[Poem a Day] “I Haven’t Gone To Any Funerals”

Check out today’s post on Instagram.

In the past 365 days, two people I knew passed away.

And truthfully, it wasn’t anything major. I hadn’t talked to either of them in a long time, and even when I did talk to either of them, we weren’t particularly close. One was around at quite a few bonfires back in high school. I still have his guitar in my room. The other was a girl I remember having this huge crush on back when I was little – maybe first grade. Met up with her again in my junior year of high school through a mutual friend. When we got re-introduced, the first thing she said was “Oh, I remember you. I used to like you.”

But still, I wasn’t particularly close to either of them. Not compared to the circle of friends I keep right now. So when they died, it really was something that happened on the fringes. We had all since gone off in our own directions. I caught the news over Facebook. I didn’t attend any funerals.
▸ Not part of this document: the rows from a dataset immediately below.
--- src/rtl/twi_pkg.sv ---
`timescale 1ns / 1ps
`default_nettype none
// ----------------------------------------------------------------------------
// twi_pkg: shared types and constants
// word layouts, bus commands and bus status codes for the sequencer
// ----------------------------------------------------------------------------
package twi_pkg;

	// bus command issued back to the controller
	typedef enum logic [2:0] {
		CMD_NONE  = 3'd0,
		CMD_START = 3'd1,
		CMD_SEND  = 3'd2,
		CMD_STOP  = 3'd3,
		CMD_ACK   = 3'd4,
		CMD_NACK  = 3'd5,
		CMD_RESET = 3'd6
	} cmd_t;

	// operation codes of an input word
	localparam logic OP_LOAD  = 1'b0;
	localparam logic OP_EVENT = 1'b1;

	// status register, low three bits ignored
	localparam logic [7:0] STATUS_MASK         = 8'hF8;
	localparam logic [7:0] ST_START            = 8'h08;
	localparam logic [7:0] ST_RESTART          = 8'h10;
	localparam logic [7:0] ST_MT_SLA_ACK       = 8'h18;
	localparam logic [7:0] ST_MT_SLA_NACK      = 8'h20;
	localparam logic [7:0] ST_MT_DATA_ACK      = 8'h28;
	localparam logic [7:0] ST_MT_DATA_NACK     = 8'h30;
	localparam logic [7:0] ST_ARB_LOST         = 8'h38;
	localparam logic [7:0] ST_SR_SLA_ACK       = 8'h60;
	localparam logic [7:0] ST_SR_ARB_SLA_ACK   = 8'h68;
	localparam logic [7:0] ST_SR_GCALL_ACK     = 8'h70;
	localparam logic [7:0] ST_SR_ARB_GCALL_ACK = 8'h78;
	localparam logic [7:0] ST_SR_DATA_ACK      = 8'h80;
	localparam logic [7:0] ST_SR_DATA_NACK     = 8'h88;
	localparam logic [7:0] ST_SR_GC_DATA_ACK   = 8'h90;
	localparam logic [7:0] ST_SR_GC_DATA_NACK  = 8'h98;
	localparam logic [7:0] ST_SR_STOP          = 8'hA0;

	typedef struct packed {
		logic       operation;
		logic [7:0] target_address;
		logic [7:0] request_byte;
		logic       request_last;
		logic [7:0] status_code;
		logic [7:0] received_byte;
	} in_item_t;

	typedef struct packed {
		logic [2:0] command;
		logic [7:0] transmit_byte;
		logic       accepted;
		logic       rx_valid;
		logic [7:0] rx_data;
		logic [3:0] rx_index;
		logic       message_done;
		logic [4:0] message_length;
		logic       overflow;
	} out_item_t;

	// first stage: decoded result, transmit byte may still come from the buffer ram
	typedef struct packed {
		out_item_t res;
		logic      tx_from_ram;
	} stage_t;

endpackage
`default_nettype wire

--- src/rtl/twi_req_if.sv ---
`timescale 1ns / 1ps
`default_nettype none
// ----------------------------------------------------------------------------
// twi_req_if: input channel
// valid/ready channel carrying one request or status word
// ----------------------------------------------------------------------------
interface twi_req_if;
	import twi_pkg::*;

	logic     valid;
	logic     ready;
	in_item_t data;

	modport source (output valid, output data, input ready);
	modport sink (input valid, input data, output ready);
endinterface
`default_nettype wire

--- src/rtl/twi_rsp_if.sv ---
`timescale 1ns / 1ps
`default_nettype none
// ----------------------------------------------------------------------------
// twi_rsp_if: result channel
// valid/ready channel carrying one result word
// ----------------------------------------------------------------------------
interface twi_rsp_if;
	import twi_pkg::*;

	logic      valid;
	logic      ready;
	out_item_t data;

	modport source (output valid, output data, input ready);
	modport sink (input valid, input data, output ready);
endinterface
`default_nettype wire

--- src/rtl/twi_ram.sv ---
`timescale 1ns / 1ps
`default_nettype none
// ----------------------------------------------------------------------------
// twi_ram: generic simple dual-port ram
// one write port, one read port with enable and registered read data
// ----------------------------------------------------------------------------
module twi_ram #(
	parameter int WIDTH  = 8,
	parameter int DEPTH  = 16,
	parameter int ADDR_W = (DEPTH > 1) ? $clog2(DEPTH) : 1
) (
	input  wire logic              clk,
	input  wire logic              we,
	input  wire logic [ADDR_W-1:0] waddr,
	input  wire logic [WIDTH-1:0]  wdata,
	input  wire logic              re,
	input  wire logic [ADDR_W-1:0] raddr,
	output logic      [WIDTH-1:0]  rdata
);
	logic [WIDTH-1:0] mem_q [DEPTH];

	always_ff @(posedge clk) begin
		if (we) begin
			mem_q[waddr] <= wdata;
		end
		if (re) begin
			rdata <= mem_q[raddr];
		end
	end
endmodule
`default_nettype wire

--- src/rtl/twi_ctrl.sv ---
`timescale 1ns / 1ps
`default_nettype none
// ----------------------------------------------------------------------------
// twi_ctrl: status decode and sequencing state
// decodes each accepted word, updates counters, drives the buffer ram
// ----------------------------------------------------------------------------
module twi_ctrl #(
	parameter int BUFFER_DEPTH = 16,
	parameter int ADDR_W       = (BUFFER_DEPTH > 1) ? $clog2(BUFFER_DEPTH) : 1
) (
	input  wire logic              clk,
	input  wire logic              arst_n,
	input  wire logic              accept,
	input  wire twi_pkg::in_item_t item,
	input  wire logic              advance,
	output logic                   s1_valid,
	output twi_pkg::stage_t        s1,
	output logic                   ram_we,
	output logic      [ADDR_W-1:0] ram_waddr,
	output logic      [7:0]        ram_wdata,
	output logic                   ram_re,
	output logic      [ADDR_W-1:0] ram_raddr
);
	import twi_pkg::*;

	localparam int CNT_W = $clog2(BUFFER_DEPTH + 1);
	localparam logic [CNT_W-1:0] DEPTH_C = CNT_W'(BUFFER_DEPTH);

	logic [7:0]       addr_hold_q, addr_hold_d;
	logic [CNT_W-1:0] tx_count_q, tx_count_d;
	logic [CNT_W-1:0] tx_pos_q, tx_pos_d;
	logic             busy_q, busy_d;
	logic [CNT_W-1:0] rx_count_q, rx_count_d;
	logic             s1_valid_q;
	stage_t           s1_d, s1_s1;
	logic [7:0]       code;

	assign code = item.status_code & STATUS_MASK;

	always_comb begin
		addr_hold_d = addr_hold_q;
		tx_count_d  = tx_count_q;
		tx_pos_d    = tx_pos_q;
		busy_d      = busy_q;
		rx_count_d  = rx_count_q;
		s1_d        = '0;
		ram_we      = 1'b0;
		ram_waddr   = tx_count_q[ADDR_W-1:0];
		ram_wdata   = item.request_byte;
		ram_re      = 1'b0;
		ram_raddr   = tx_pos_q[ADDR_W-1:0];

		if (item.operation == OP_LOAD) begin
			if (!busy_q) begin
				addr_hold_d = item.target_address;
				if (tx_count_q < DEPTH_C) begin
					ram_we            = accept;
					tx_count_d        = tx_count_q + 1'b1;
					s1_d.res.accepted = 1'b1;
				end else begin
					s1_d.res.overflow = 1'b1;
				end
				if (item.request_last) begin
					tx_pos_d         = '0;
					busy_d           = 1'b1;
					s1_d.res.command = CMD_START;
				end
			end
		end else begin
			case (code)
				ST_START, ST_RESTART: begin
					s1_d.res.transmit_byte = addr_hold_q;
					s1_d.res.command       = CMD_SEND;
				end
				ST_MT_SLA_ACK, ST_MT_DATA_ACK: begin
					if (tx_pos_q < tx_count_q && tx_pos_q < DEPTH_C) begin
						// next byte comes out of the buffer ram's registered read port
						ram_re           = accept;
						s1_d.tx_from_ram = 1'b1;
						tx_pos_d         = tx_pos_q + 1'b1;
						s1_d.res.command = CMD_SEND;
					end else begin
						tx_pos_d         = '0;
						tx_count_d       = '0;
						busy_d           = 1'b0;
						s1_d.res.command = CMD_STOP;
					end
				end
				ST_MT_SLA_NACK, ST_MT_DATA_NACK, ST_ARB_LOST: begin
					s1_d.res.command = CMD_START;
				end
				ST_SR_SLA_ACK, ST_SR_ARB_SLA_ACK, ST_SR_GCALL_ACK: begin
					s1_d.res.command = CMD_ACK;
				end
				ST_SR_ARB_GCALL_ACK, ST_SR_DATA_NACK, ST_SR_GC_DATA_NACK: begin
					s1_d.res.command = CMD_NACK;
				end
				ST_SR_DATA_ACK, ST_SR_GC_DATA_ACK: begin
					if (rx_count_q < DEPTH_C) begin
						s1_d.res.rx_valid = 1'b1;
						s1_d.res.rx_data  = item.received_byte;
						s1_d.res.rx_index = 4'(rx_count_q);
						rx_count_d        = rx_count_q + 1'b1;
					end else begin
						s1_d.res.overflow = 1'b1;
					end
					s1_d.res.command = CMD_ACK;
				end
				ST_SR_STOP: begin
					s1_d.res.command        = CMD_RESET;
					s1_d.res.message_done   = 1'b1;
					s1_d.res.message_length = 5'(rx_count_q);
					rx_count_d              = '0;
				end
				default: begin
				end
			endcase
		end
	end

	always_ff @(posedge clk or negedge arst_n) begin
		if (!arst_n) begin
			addr_hold_q <= '0;
			tx_count_q  <= '0;
			tx_pos_q    <= '0;
			busy_q      <= 1'b0;
			rx_count_q  <= '0;
			s1_valid_q  <= 1'b0;
		end else begin
			if (accept) begin
				addr_hold_q <= addr_hold_d;
				tx_count_q  <= tx_count_d;
				tx_pos_q    <= tx_pos_d;
				busy_q      <= busy_d;
				rx_count_q  <= rx_count_d;
				s1_valid_q  <= 1'b1;
			end else if (advance) begin
				s1_valid_q <= 1'b0;
			end
		end
	end

	always_ff @(posedge clk) begin
		if (accept) begin
			s1_s1 <= s1_d;
		end
	end

	assign s1_valid = s1_valid_q;
	assign s1       = s1_s1;
endmodule
`default_nettype wire

--- src/rtl/twi_master_tx_slave_rx_sequencer_top.sv ---
`timescale 1ns / 1ps
`default_nettype none
// an accepted word passes through the first stage register and the result register before it is offered
// throughput: one word per cycle, stalling only while both stages are full and rsp.ready is low
// the result register lets a new word enter while a finished result waits
// reset: arst_n clears counters, busy flag, held address and both valid flags
// the transmit buffer ram is not cleared; only written entries are ever read
// ----------------------------------------------------------------------------
// twi_master_tx_slave_rx_sequencer_top: two-wire bus software sequencer
// master transmit and slave receive handling of bus status events
// ----------------------------------------------------------------------------
module twi_master_tx_slave_rx_sequencer_top #(
	parameter int BUFFER_DEPTH = 16
) (
	input wire logic    clk,
	input wire logic    arst_n,
	twi_req_if.sink     req,
	twi_rsp_if.source   rsp
);
	import twi_pkg::*;

	localparam int ADDR_W = (BUFFER_DEPTH > 1) ? $clog2(BUFFER_DEPTH) : 1;

	// pipeline handshake
	logic              accept;
	logic              s1_valid;
	logic              s1_adv;
	stage_t            s1;

	// buffer ram ports
	logic              ram_we;
	logic [ADDR_W-1:0] ram_waddr;
	logic [7:0]        ram_wdata;
	logic              ram_re;
	logic [ADDR_W-1:0] ram_raddr;
	logic [7:0]        ram_rdata;

	// result register
	logic              out_valid_q;
	out_item_t         out_q;
	out_item_t         out_d;

	// first stage moves on when the result register is empty or being drained
	assign s1_adv    = s1_valid && (!out_valid_q || rsp.ready);
	assign req.ready = !s1_valid || s1_adv;
	assign accept    = req.valid && req.ready;

	twi_ctrl #(
		.BUFFER_DEPTH (BUFFER_DEPTH),
		.ADDR_W       (ADDR_W)
	) u_ctrl (
		.clk       (clk),
		.arst_n    (arst_n),
		.accept    (accept),
		.item      (req.data),
		.advance   (s1_adv),
		.s1_valid  (s1_valid),
		.s1        (s1),
		.ram_we    (ram_we),
		.ram_waddr (ram_waddr),
		.ram_wdata (ram_wdata),
		.ram_re    (ram_re),
		.ram_raddr (ram_raddr)
	);

	// transmit buffer; read data holds until the next send is accepted
	twi_ram #(
		.WIDTH  (8),
		.DEPTH  (BUFFER_DEPTH),
		.ADDR_W (ADDR_W)
	) u_tx_buf (
		.clk   (clk),
		.we    (ram_we),
		.waddr (ram_waddr),
		.wdata (ram_wdata),
		.re    (ram_re),
		.raddr (ram_raddr),
		.rdata (ram_rdata)
	);

	// merge the buffered byte into the decoded result
	always_comb begin
		out_d = s1.res;
		if (s1.tx_from_ram) begin
			out_d.transmit_byte = ram_rdata;
		end
	end

	always_ff @(posedge clk or negedge arst_n) begin
		if (!arst_n) begin
			out_valid_q <= 1'b0;
		end else begin
			if (s1_adv) begin
				out_valid_q <= 1'b1;
			end else if (rsp.ready) begin
				out_valid_q <= 1'b0;
			end
		end
	end

	always_ff @(posedge clk) begin
		if (s1_adv) begin
			out_q <= out_d;
		end
	end

	assign rsp.valid = out_valid_q;
	assign rsp.data  = out_q;
endmodule
`default_nettype wire
--- src/flat_wrapper.sv ---
// flat-port wrapper written by rule: the top's interface ports become plain ports
module twi_master_tx_slave_rx_sequencer_top_flat import twi_pkg::*;
#(
	parameter int BUFFER_DEPTH = 16
)
  (clk, arst_n, req_valid, req_data, req_ready, rsp_valid, rsp_data, rsp_ready);
  twi_req_if req_i ();
  twi_rsp_if rsp_i ();
  input wire logic clk;
  input wire logic arst_n;
  input wire logic [$bits(req_i.valid)-1:0] req_valid;
  input wire logic [$bits(req_i.data)-1:0] req_data;
  output wire logic [$bits(req_i.ready)-1:0] req_ready;
  output wire logic [$bits(rsp_i.valid)-1:0] rsp_valid;
  output wire logic [$bits(rsp_i.data)-1:0] rsp_data;
  input wire logic [$bits(rsp_i.ready)-1:0] rsp_ready;
  assign req_i.valid = req_valid;
  assign req_i.data = req_data;
  assign req_ready = req_i.ready;
  assign rsp_valid = rsp_i.valid;
  assign rsp_data = rsp_i.data;
  assign rsp_i.ready = rsp_ready;
  twi_master_tx_slave_rx_sequencer_top #(.BUFFER_DEPTH(BUFFER_DEPTH)) u_core (.clk(clk), .arst_n(arst_n), .req(req_i), .rsp(rsp_i));
endmodule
I don’t think I have the right to mourn – not in full, not like the people that truly knew them. But I think the idea of death – our perception of it, its presence in our lives – changes when it happens in our vicinity. When the people that go aren’t faceless – when they occupy even some minute bits of time in your life. It’s varying degrees of absence, but it’s felt, processed, and mended all through the same processes. Maybe this is my version of mourning. Making up for the fact that I didn’t know enough to give a eulogy.

I’d like to be remembered even on the fringes – just somehow – if I end up going to soon.